Staging

The key-exchange protocol used by Empire is called Encrypted Key Exchange (EKE). There’s a better overview here.

For Empire, a small launcher (a basic proxy-aware IEX download cradle) is used to download/execute the patched ./data/stager.ps1 script. The URI resource for this request can be specified in ./setup_database.py under the STAGE0_URI paramater. The stager.ps1 is case-randomized then XOR encrypted with the AES staging key from the database config. This means the key-negotiation stager delivered to each agent will be randomized/different per server, but will be static for each server instance. The staging key is sent with the launcher in order to decrypt the stager, so is assumed to be "burned" by network defenders.

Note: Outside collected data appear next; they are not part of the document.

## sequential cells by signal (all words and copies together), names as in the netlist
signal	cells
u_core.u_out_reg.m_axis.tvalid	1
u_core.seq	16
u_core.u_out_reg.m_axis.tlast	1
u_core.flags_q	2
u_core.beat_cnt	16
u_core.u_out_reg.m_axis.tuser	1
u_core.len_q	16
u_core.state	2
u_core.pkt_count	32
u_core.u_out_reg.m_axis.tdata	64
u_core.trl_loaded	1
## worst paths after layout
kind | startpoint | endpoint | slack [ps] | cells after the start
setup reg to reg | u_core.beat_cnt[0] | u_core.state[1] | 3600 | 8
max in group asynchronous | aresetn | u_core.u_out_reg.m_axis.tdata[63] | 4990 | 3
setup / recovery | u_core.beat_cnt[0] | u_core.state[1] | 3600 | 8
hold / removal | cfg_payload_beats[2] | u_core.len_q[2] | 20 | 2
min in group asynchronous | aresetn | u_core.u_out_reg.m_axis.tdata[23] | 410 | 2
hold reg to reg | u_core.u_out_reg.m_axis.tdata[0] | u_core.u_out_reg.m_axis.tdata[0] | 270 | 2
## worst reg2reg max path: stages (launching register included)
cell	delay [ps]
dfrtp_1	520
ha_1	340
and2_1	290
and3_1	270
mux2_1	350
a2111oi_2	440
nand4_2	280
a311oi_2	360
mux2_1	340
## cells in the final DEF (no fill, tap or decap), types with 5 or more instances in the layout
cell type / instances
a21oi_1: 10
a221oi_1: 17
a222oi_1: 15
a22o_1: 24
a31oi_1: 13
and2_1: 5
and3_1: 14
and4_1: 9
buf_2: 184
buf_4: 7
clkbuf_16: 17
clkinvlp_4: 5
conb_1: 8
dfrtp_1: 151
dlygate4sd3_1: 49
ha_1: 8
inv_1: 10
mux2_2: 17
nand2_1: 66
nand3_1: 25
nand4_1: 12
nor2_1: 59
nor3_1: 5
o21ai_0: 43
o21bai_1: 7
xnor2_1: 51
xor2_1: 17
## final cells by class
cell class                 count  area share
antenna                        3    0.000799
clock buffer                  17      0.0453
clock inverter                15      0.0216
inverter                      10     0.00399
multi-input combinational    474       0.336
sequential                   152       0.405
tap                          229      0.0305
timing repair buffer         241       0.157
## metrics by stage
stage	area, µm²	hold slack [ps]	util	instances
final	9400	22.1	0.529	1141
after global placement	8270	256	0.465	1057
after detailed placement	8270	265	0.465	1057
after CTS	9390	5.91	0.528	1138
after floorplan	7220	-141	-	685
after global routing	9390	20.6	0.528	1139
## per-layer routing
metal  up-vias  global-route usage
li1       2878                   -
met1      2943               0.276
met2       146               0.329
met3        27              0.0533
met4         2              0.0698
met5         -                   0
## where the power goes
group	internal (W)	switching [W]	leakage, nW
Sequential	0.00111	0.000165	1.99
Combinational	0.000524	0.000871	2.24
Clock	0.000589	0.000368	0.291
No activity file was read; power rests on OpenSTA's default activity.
`src/rtl/mbox_peer.sv`:
```
// Far-end mailbox endpoint: inbound FIFO to a local consumer, registered return stream, responder-side abort.
// Optional protocol-error interrupt is built when MBOX_PEER_ERR_EN is defined.
module mbox_peer #(
    parameter int DEPTH = 16
) (
    input  logic        aclk,
    input  logic        resetn,
    input  logic [31:0] mbox_w_dat,
    input  logic        mbox_w_valid,
    output logic        mbox_w_ready,
    input  logic        mbox_w_done,
    input  logic        mbox_w_abort,
    output logic [31:0] mbox_r_dat,
    output logic        mbox_r_valid,
    input  logic        mbox_r_ready,
    output logic        mbox_r_done,
    output logic        mbox_r_abort,
    output logic [31:0] rx_dat,
    output logic        rx_valid,
    input  logic        rx_ready,
    input  logic        rx_pkt_ack,
    input  logic [31:0] tx_dat,
    input  logic        tx_valid,
    output logic        tx_ready,
    input  logic        tx_done,
    input  logic        abort_req,
    output logic        irq_available,
    output logic        irq_abort_init,
    output logic        irq_abort_done,
    output logic        irq_error
);
    localparam int AW = $clog2(DEPTH);
    localparam logic [AW:0] ONE = (AW+1)'(1);

    typedef enum logic [0:0] {RUN, ABORT_WAIT} state_t;

    state_t      state, state_nxt;
    logic        up;
    logic [31:0] mem [DEPTH];
    logic [AW:0] wr_ptr, rd_ptr, pkt_cnt;
    logic        r_valid_q, done_pend;
    logic [31:0] r_dat_q;
    logic        r_abort_q, abort_init_q, abort_done_q;
    logic        flush, init_evt, done_evt;
    logic        in_run, full, empty, push, pop, tx_hs, pkt_inc, pkt_dec;

    // NOTE: always_comb assigns every output a default first, so no path leaves a latch behind.
    always_comb begin
        state_nxt = state;
        flush     = 1'b0;
        init_evt  = 1'b0;
        done_evt  = 1'b0;
        case (state)
            RUN: begin
                if (mbox_w_abort || abort_req) begin
                    flush = 1'b1;
                    // Simultaneous requests acknowledge each other; no wait state needed.
                    if (mbox_w_abort && abort_req) done_evt = 1'b1;
                    else if (mbox_w_abort)         init_evt = 1'b1;
                    else                           state_nxt = ABORT_WAIT;
                end
            end
            ABORT_WAIT: begin
                if (mbox_w_abort) begin
                    state_nxt = RUN;
                    done_evt  = 1'b1;
                end
            end
            default: state_nxt = RUN;
        endcase
    end

    // NOTE: sequential state is updated with non-blocking assignments only.
    always_ff @(posedge aclk or negedge resetn) begin
        if (!resetn) begin
            state        <= RUN;
            up           <= 1'b0;
            r_abort_q    <= 1'b0;
            abort_init_q <= 1'b0;
            abort_done_q <= 1'b0;
        end else begin
            state        <= state_nxt;
            up           <= 1'b1;
            r_abort_q    <= flush;
            abort_init_q <= init_evt;
            abort_done_q <= done_evt;
        end
    end

    assign in_run  = (state == RUN);
    assign empty   = (wr_ptr == rd_ptr);
    assign full    = (wr_ptr[AW] != rd_ptr[AW]) && (wr_ptr[AW-1:0] == rd_ptr[AW-1:0]);
    assign push    = mbox_w_valid && mbox_w_ready;
    assign pop     = rx_valid && rx_ready;
    assign tx_hs   = tx_valid && tx_ready;
    assign pkt_inc = mbox_w_done && in_run;
    assign pkt_dec = rx_pkt_ack;

    assign mbox_w_ready   = up && !full && in_run;
    assign rx_valid       = !empty;
    assign rx_dat         = rx_valid ? mem[rd_ptr[AW-1:0]] : 32'h0;
    assign tx_ready       = up && in_run && !done_pend && (!r_valid_q || mbox_r_ready);
    assign mbox_r_valid   = r_valid_q;
    assign mbox_r_dat     = r_dat_q;
    assign mbox_r_done    = done_pend && !r_valid_q;
    assign mbox_r_abort   = r_abort_q;
    assign irq_available  = (pkt_cnt != '0);
    assign irq_abort_init = abort_init_q;
    assign irq_abort_done = abort_done_q;

    // NOTE: FIFO storage has no reset; validity is tracked by the pointers alone.
    always_ff @(posedge aclk) begin
        if (push) mem[wr_ptr[AW-1:0]] <= mbox_w_dat;
    end

    always_ff @(posedge aclk or negedge resetn) begin
        if (!resetn) begin
            wr_ptr  <= '0;
            rd_ptr  <= '0;
            pkt_cnt <= '0;
        end else if (flush) begin
            wr_ptr  <= '0;
            rd_ptr  <= '0;
            pkt_cnt <= '0;
        end else begin
            if (push) wr_ptr <= wr_ptr + ONE;
            if (pop)  rd_ptr <= rd_ptr + ONE;
            if (pkt_inc && !pkt_dec && pkt_cnt != '1)      pkt_cnt <= pkt_cnt + ONE;
            else if (pkt_dec && !pkt_inc && pkt_cnt != '0) pkt_cnt <= pkt_cnt - ONE;
        end
    end

    always_ff @(posedge aclk or negedge resetn) begin
        if (!resetn) begin
            r_valid_q <= 1'b0;
            r_dat_q   <= 32'h0;
            done_pend <= 1'b0;
        end else if (flush) begin
            r_valid_q <= 1'b0;
            r_dat_q   <= 32'h0;
            done_pend <= 1'b0;
        end else begin
            if (tx_hs) begin
                r_valid_q <= 1'b1;
                r_dat_q   <= tx_dat;
            end else if (mbox_r_ready) begin
                r_valid_q <= 1'b0;
            end
            if (in_run && tx_done) done_pend <= 1'b1;
            else if (mbox_r_done)  done_pend <= 1'b0;
        end
    end

`ifdef MBOX_PEER_ERR_EN
    logic have_word, err_q, err_now;

    assign err_now = (in_run && mbox_w_done && !have_word && !push)
                   || (!in_run && (mbox_w_valid || mbox_w_done))
                   || (rx_pkt_ack && pkt_cnt == '0);

    // have_word: at least one word accepted since the last done, abort or reset.
    always_ff @(posedge aclk or negedge resetn) begin
        if (!resetn) begin
            have_word <= 1'b0;
            err_q     <= 1'b0;
        end else begin
            err_q <= err_now;
            if (flush || (in_run && mbox_w_done)) have_word <= 1'b0;
            else if (push)                        have_word <= 1'b1;
        end
    end

    assign irq_error = err_q;
`else
    assign irq_error = 1'b0;
`endif

endmodule

```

This stager generates a randomized RSA private/public key pair in memory, uses the AES staging key to post the encrypted RSA public key to the STAGE1_URI resource (also specifiable in ./setup_database.py). A random 12-character SESSIONID is also generated at this point, which is the initial name the agent uses to check in. After this post, the server returns the server’s epoch time and a randomized AES session key, encrypted in the agent’s public key.

The agent decrypts the values, gathers basic system information, and posts this information to the server encrypted with the new AES session key to STAGE2_URI. The server then returns the patched ./data/agent.ps1, which can be thought of as the standard API. From here, the agent starts its beaconing behavior.